* _YOUR TASK_
Take the data below and copy exactly the lines starting at the one with "Synthesized cell count fell by 14%." and finishing at the one with "SLEW_MARGIN=20; clock period 10.0 ns.", both included.

* _INFORMATION_

= = = = = = =

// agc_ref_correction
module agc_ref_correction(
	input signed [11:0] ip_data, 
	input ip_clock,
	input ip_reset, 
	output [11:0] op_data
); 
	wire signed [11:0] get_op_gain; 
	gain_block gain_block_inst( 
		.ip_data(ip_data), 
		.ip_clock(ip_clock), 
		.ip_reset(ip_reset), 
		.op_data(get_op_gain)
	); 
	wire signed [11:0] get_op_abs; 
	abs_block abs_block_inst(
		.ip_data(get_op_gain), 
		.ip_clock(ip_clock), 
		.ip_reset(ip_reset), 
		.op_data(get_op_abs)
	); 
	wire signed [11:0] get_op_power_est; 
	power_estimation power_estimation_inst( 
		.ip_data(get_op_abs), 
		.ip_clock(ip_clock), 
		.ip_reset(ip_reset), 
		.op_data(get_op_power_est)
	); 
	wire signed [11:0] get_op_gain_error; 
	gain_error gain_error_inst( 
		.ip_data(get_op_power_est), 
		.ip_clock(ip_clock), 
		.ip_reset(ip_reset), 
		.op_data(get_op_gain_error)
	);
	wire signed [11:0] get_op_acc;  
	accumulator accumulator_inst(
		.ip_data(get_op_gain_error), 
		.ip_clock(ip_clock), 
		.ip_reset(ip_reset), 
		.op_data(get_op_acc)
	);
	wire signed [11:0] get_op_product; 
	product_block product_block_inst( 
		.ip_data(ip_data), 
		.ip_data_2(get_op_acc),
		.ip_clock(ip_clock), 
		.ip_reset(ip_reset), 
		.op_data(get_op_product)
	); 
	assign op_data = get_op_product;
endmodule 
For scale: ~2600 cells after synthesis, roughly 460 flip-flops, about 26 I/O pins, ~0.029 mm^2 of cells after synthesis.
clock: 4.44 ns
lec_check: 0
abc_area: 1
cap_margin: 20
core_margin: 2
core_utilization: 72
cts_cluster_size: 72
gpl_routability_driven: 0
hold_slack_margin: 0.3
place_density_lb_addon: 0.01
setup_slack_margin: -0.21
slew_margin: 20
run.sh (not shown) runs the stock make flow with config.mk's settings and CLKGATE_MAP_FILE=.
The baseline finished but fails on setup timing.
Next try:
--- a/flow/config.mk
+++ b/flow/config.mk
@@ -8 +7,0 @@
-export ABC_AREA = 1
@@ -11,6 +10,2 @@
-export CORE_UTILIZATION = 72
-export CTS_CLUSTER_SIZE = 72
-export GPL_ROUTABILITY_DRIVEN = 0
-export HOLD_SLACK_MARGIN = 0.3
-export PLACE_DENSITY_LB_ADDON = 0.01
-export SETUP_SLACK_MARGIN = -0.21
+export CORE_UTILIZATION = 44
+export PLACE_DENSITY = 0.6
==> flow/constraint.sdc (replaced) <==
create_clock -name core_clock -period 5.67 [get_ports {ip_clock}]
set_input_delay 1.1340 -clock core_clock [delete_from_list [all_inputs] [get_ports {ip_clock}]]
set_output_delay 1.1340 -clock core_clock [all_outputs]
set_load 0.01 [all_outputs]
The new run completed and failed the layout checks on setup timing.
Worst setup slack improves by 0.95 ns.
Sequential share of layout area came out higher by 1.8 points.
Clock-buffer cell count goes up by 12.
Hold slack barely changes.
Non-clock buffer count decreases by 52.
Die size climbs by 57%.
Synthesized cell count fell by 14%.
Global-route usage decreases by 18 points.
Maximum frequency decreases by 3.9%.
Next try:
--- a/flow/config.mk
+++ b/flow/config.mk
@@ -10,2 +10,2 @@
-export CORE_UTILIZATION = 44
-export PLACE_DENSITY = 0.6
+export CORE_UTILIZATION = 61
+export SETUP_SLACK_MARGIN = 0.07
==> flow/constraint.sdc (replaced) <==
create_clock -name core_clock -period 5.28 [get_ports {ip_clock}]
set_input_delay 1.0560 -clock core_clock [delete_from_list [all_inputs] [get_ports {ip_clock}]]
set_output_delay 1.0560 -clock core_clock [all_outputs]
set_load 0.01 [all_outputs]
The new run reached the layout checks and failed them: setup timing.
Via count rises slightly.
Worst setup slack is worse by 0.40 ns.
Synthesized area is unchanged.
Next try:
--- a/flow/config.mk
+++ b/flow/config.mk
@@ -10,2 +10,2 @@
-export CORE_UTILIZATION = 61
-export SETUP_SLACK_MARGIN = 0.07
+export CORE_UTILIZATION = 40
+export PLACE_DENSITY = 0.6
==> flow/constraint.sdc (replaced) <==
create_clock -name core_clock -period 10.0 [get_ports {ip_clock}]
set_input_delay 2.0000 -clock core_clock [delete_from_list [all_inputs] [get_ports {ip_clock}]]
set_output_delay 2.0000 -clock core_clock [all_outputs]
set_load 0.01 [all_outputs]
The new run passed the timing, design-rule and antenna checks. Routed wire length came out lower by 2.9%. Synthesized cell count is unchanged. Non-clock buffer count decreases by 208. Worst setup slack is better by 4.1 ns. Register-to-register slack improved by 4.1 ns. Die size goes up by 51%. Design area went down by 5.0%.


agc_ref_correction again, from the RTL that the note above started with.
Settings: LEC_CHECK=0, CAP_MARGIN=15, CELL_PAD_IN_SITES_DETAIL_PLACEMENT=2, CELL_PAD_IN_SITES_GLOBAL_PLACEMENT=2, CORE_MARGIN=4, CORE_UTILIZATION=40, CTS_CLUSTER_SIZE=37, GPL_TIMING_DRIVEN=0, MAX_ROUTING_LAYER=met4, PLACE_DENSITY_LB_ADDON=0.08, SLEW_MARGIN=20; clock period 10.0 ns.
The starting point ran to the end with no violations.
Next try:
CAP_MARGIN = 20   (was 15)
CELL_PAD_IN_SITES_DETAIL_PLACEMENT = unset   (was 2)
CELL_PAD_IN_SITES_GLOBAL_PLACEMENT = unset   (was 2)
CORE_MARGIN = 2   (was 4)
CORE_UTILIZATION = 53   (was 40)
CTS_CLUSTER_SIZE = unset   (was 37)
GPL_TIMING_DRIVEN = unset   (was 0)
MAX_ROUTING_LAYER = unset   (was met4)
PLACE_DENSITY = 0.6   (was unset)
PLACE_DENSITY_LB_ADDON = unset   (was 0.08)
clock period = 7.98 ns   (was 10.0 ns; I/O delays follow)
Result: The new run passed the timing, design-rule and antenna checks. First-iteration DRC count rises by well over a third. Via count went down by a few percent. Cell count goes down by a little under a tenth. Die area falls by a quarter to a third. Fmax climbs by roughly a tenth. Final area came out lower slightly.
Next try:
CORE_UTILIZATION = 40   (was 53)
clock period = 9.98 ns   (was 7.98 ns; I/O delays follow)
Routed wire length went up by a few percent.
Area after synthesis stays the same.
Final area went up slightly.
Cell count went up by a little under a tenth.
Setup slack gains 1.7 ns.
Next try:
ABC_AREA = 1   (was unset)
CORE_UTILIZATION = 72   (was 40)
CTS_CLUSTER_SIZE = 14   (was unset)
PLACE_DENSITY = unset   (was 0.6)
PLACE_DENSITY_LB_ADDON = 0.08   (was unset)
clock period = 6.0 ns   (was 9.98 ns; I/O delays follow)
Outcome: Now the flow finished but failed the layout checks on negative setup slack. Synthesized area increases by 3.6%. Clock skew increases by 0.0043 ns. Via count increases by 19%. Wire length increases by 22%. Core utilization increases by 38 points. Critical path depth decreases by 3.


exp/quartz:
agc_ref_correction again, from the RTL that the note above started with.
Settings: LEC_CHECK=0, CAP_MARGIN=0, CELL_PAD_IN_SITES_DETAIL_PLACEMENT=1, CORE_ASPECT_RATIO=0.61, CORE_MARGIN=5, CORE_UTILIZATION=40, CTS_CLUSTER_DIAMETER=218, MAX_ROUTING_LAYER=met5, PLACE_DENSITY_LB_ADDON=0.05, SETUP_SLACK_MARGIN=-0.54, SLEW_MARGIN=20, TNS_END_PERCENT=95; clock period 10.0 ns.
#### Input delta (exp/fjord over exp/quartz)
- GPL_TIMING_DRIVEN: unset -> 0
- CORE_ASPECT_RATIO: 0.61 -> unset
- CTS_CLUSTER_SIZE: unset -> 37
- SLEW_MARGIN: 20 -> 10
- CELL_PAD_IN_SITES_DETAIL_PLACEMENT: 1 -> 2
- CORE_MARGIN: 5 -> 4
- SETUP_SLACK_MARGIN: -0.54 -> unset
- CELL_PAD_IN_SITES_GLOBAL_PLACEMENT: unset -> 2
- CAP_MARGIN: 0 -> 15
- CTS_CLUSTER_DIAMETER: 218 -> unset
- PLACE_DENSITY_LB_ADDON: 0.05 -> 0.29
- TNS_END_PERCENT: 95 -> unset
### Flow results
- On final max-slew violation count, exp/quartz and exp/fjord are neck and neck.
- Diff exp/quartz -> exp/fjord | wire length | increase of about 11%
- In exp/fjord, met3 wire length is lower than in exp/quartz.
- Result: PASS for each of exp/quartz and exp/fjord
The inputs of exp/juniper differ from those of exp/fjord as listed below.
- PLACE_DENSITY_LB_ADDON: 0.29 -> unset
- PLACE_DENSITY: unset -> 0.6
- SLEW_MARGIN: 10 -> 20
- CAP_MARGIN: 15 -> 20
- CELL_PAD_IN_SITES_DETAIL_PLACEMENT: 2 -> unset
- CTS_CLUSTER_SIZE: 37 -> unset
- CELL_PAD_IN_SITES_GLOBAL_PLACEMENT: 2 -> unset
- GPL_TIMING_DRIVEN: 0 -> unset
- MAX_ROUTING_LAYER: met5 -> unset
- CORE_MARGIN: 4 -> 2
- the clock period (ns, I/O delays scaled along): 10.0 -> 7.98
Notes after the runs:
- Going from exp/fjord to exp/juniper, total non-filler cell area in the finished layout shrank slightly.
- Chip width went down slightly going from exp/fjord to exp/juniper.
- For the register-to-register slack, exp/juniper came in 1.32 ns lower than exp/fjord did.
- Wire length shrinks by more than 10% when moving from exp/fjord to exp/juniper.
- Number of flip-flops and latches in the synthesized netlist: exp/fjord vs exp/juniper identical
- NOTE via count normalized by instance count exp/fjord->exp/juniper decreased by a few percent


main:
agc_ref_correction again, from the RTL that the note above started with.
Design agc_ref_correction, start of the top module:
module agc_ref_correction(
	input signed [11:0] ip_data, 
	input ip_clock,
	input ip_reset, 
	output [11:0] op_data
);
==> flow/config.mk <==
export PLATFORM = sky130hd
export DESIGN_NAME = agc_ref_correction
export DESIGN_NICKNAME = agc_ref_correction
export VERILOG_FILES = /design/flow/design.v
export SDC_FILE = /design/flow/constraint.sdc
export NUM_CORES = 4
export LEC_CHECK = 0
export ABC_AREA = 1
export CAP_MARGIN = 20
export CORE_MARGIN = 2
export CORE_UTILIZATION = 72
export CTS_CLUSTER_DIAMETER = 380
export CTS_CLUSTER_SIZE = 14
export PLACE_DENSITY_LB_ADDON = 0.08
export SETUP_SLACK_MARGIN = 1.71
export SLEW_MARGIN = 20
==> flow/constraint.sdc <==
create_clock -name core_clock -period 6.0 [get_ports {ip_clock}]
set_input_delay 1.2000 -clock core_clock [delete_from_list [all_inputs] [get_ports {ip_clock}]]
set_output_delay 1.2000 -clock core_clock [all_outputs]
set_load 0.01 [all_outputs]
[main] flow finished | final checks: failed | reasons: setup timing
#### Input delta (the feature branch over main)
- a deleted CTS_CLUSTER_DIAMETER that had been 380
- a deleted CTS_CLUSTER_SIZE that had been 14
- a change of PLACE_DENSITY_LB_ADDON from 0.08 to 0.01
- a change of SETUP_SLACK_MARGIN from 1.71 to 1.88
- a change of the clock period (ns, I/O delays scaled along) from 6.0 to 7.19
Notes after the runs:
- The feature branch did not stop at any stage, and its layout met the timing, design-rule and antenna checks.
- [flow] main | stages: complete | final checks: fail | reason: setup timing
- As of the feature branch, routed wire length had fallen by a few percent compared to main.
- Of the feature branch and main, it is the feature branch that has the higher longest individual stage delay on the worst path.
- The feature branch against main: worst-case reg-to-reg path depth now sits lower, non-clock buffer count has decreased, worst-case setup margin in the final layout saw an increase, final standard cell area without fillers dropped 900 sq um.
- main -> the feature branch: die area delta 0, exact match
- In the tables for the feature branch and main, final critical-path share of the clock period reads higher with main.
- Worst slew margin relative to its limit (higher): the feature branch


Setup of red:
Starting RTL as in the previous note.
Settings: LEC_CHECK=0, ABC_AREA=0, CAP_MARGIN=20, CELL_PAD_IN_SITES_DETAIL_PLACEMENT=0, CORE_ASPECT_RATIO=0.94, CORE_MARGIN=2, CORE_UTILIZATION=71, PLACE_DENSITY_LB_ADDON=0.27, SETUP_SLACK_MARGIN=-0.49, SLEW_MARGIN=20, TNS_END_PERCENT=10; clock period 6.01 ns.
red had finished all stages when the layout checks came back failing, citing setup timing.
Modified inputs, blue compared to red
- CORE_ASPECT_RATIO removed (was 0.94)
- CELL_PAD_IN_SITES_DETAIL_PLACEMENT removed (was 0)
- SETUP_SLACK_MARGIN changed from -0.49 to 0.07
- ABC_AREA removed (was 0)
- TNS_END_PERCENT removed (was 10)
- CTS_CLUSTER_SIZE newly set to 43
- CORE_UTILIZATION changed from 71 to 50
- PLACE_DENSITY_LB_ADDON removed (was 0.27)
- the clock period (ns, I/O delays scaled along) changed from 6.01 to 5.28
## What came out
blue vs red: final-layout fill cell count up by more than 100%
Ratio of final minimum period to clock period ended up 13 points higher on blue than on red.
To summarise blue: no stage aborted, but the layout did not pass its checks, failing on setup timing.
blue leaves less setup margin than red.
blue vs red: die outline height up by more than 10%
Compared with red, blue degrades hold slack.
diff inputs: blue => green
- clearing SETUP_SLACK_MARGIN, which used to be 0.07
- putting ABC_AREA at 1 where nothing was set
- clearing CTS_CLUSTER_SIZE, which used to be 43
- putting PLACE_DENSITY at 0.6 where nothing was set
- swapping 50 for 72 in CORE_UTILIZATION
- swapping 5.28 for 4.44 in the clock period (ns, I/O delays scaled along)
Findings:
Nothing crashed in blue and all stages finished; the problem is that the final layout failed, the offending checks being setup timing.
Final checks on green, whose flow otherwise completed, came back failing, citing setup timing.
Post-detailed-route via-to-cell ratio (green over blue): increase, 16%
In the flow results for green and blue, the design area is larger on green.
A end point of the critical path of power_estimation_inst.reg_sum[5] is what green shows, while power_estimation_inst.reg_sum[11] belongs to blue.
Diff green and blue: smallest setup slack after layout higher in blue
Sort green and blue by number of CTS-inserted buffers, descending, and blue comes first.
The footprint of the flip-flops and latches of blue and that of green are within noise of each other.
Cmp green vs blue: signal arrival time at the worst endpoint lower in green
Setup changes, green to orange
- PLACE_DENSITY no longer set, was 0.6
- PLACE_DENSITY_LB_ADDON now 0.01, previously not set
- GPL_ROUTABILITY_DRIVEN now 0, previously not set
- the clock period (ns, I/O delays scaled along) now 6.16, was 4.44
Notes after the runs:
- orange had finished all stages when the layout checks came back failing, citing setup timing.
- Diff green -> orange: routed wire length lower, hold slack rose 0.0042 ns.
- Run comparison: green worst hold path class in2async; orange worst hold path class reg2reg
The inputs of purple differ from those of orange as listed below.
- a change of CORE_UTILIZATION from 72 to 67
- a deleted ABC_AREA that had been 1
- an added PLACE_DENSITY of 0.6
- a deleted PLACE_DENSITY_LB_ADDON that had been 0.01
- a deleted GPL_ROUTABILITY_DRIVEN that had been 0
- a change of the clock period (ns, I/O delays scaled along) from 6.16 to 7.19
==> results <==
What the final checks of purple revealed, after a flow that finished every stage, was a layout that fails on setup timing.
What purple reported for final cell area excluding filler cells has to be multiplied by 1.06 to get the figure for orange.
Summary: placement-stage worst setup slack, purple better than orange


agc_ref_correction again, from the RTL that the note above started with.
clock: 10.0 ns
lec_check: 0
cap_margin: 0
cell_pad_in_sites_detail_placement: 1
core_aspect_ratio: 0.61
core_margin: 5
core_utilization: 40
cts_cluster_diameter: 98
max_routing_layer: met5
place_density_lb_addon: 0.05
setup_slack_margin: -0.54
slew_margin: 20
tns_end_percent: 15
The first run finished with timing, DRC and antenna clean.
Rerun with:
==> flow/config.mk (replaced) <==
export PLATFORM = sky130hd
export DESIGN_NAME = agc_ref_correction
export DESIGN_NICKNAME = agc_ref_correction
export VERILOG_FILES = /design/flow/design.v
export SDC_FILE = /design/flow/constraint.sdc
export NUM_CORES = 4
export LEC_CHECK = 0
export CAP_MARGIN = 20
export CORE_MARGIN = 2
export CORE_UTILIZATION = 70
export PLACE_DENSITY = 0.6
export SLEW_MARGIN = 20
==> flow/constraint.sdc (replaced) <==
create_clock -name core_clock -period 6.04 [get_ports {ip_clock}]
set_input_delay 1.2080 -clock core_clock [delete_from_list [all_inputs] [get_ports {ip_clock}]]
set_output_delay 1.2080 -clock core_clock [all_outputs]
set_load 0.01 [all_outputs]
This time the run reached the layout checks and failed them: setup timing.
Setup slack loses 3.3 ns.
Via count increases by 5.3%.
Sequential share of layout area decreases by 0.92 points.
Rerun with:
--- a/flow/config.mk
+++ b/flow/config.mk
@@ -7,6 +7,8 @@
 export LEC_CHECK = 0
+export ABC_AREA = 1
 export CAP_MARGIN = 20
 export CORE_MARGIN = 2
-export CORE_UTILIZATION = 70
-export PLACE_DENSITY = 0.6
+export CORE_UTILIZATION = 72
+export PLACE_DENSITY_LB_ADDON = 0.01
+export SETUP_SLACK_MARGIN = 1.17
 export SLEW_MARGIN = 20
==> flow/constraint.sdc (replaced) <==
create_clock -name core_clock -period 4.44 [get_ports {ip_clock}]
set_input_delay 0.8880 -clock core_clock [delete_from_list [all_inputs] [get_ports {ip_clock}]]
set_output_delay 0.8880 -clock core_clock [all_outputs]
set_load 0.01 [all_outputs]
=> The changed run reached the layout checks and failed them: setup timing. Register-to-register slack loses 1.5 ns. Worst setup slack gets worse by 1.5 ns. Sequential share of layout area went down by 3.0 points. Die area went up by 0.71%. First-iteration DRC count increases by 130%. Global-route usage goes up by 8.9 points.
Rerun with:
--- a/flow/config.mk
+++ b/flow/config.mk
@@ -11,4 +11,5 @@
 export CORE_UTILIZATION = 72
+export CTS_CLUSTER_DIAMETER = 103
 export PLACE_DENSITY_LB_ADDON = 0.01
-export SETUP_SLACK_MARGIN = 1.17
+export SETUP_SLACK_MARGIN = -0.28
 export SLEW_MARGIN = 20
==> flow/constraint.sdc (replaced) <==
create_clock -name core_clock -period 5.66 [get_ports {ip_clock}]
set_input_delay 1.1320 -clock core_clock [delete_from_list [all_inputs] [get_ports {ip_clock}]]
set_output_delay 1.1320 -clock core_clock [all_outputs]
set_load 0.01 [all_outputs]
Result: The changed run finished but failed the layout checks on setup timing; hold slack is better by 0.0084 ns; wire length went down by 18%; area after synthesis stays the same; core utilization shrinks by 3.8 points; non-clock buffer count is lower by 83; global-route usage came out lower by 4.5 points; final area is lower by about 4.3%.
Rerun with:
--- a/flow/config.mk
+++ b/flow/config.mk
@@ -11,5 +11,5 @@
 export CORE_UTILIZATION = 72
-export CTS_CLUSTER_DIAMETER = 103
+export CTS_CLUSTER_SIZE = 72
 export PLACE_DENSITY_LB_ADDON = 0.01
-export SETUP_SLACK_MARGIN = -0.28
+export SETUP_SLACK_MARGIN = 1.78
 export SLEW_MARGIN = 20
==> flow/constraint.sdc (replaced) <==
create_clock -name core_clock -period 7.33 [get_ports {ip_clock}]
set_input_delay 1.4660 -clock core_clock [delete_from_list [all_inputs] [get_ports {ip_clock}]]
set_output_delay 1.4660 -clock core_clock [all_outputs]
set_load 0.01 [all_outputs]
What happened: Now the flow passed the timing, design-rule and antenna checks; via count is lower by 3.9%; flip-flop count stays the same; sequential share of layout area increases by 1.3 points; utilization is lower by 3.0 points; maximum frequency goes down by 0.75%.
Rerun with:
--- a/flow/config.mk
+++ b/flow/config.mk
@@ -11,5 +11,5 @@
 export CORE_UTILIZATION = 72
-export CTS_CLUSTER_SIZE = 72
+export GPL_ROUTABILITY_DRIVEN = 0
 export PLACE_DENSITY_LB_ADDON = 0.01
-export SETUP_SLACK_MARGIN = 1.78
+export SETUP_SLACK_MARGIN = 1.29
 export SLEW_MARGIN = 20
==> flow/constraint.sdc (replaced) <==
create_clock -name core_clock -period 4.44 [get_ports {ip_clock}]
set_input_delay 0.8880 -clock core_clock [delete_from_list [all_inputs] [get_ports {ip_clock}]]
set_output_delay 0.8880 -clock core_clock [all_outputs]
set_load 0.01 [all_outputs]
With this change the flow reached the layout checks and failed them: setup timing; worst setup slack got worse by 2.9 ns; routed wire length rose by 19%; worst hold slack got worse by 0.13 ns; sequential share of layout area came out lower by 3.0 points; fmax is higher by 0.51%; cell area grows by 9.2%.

= = = = = = =

* _ANSWER TO THIS EXERCISE_
Synthesized cell count fell by 14%.
Global-route usage decreases by 18 points.
Maximum frequency decreases by 3.9%.
Next try:
--- a/flow/config.mk
+++ b/flow/config.mk
@@ -10,2 +10,2 @@
-export CORE_UTILIZATION = 44
-export PLACE_DENSITY = 0.6
+export CORE_UTILIZATION = 61
+export SETUP_SLACK_MARGIN = 0.07
==> flow/constraint.sdc (replaced) <==
create_clock -name core_clock -period 5.28 [get_ports {ip_clock}]
set_input_delay 1.0560 -clock core_clock [delete_from_list [all_inputs] [get_ports {ip_clock}]]
set_output_delay 1.0560 -clock core_clock [all_outputs]
set_load 0.01 [all_outputs]
The new run reached the layout checks and failed them: setup timing.
Via count rises slightly.
Worst setup slack is worse by 0.40 ns.
Synthesized area is unchanged.
Next try:
--- a/flow/config.mk
+++ b/flow/config.mk
@@ -10,2 +10,2 @@
-export CORE_UTILIZATION = 61
-export SETUP_SLACK_MARGIN = 0.07
+export CORE_UTILIZATION = 40
+export PLACE_DENSITY = 0.6
==> flow/constraint.sdc (replaced) <==
create_clock -name core_clock -period 10.0 [get_ports {ip_clock}]
set_input_delay 2.0000 -clock core_clock [delete_from_list [all_inputs] [get_ports {ip_clock}]]
set_output_delay 2.0000 -clock core_clock [all_outputs]
set_load 0.01 [all_outputs]
The new run passed the timing, design-rule and antenna checks. Routed wire length came out lower by 2.9%. Synthesized cell count is unchanged. Non-clock buffer count decreases by 208. Worst setup slack is better by 4.1 ns. Register-to-register slack improved by 4.1 ns. Die size goes up by 51%. Design area went down by 5.0%.


agc_ref_correction again, from the RTL that the note above started with.
Settings: LEC_CHECK=0, CAP_MARGIN=15, CELL_PAD_IN_SITES_DETAIL_PLACEMENT=2, CELL_PAD_IN_SITES_GLOBAL_PLACEMENT=2, CORE_MARGIN=4, CORE_UTILIZATION=40, CTS_CLUSTER_SIZE=37, GPL_TIMING_DRIVEN=0, MAX_ROUTING_LAYER=met4, PLACE_DENSITY_LB_ADDON=0.08, SLEW_MARGIN=20; clock period 10.0 ns.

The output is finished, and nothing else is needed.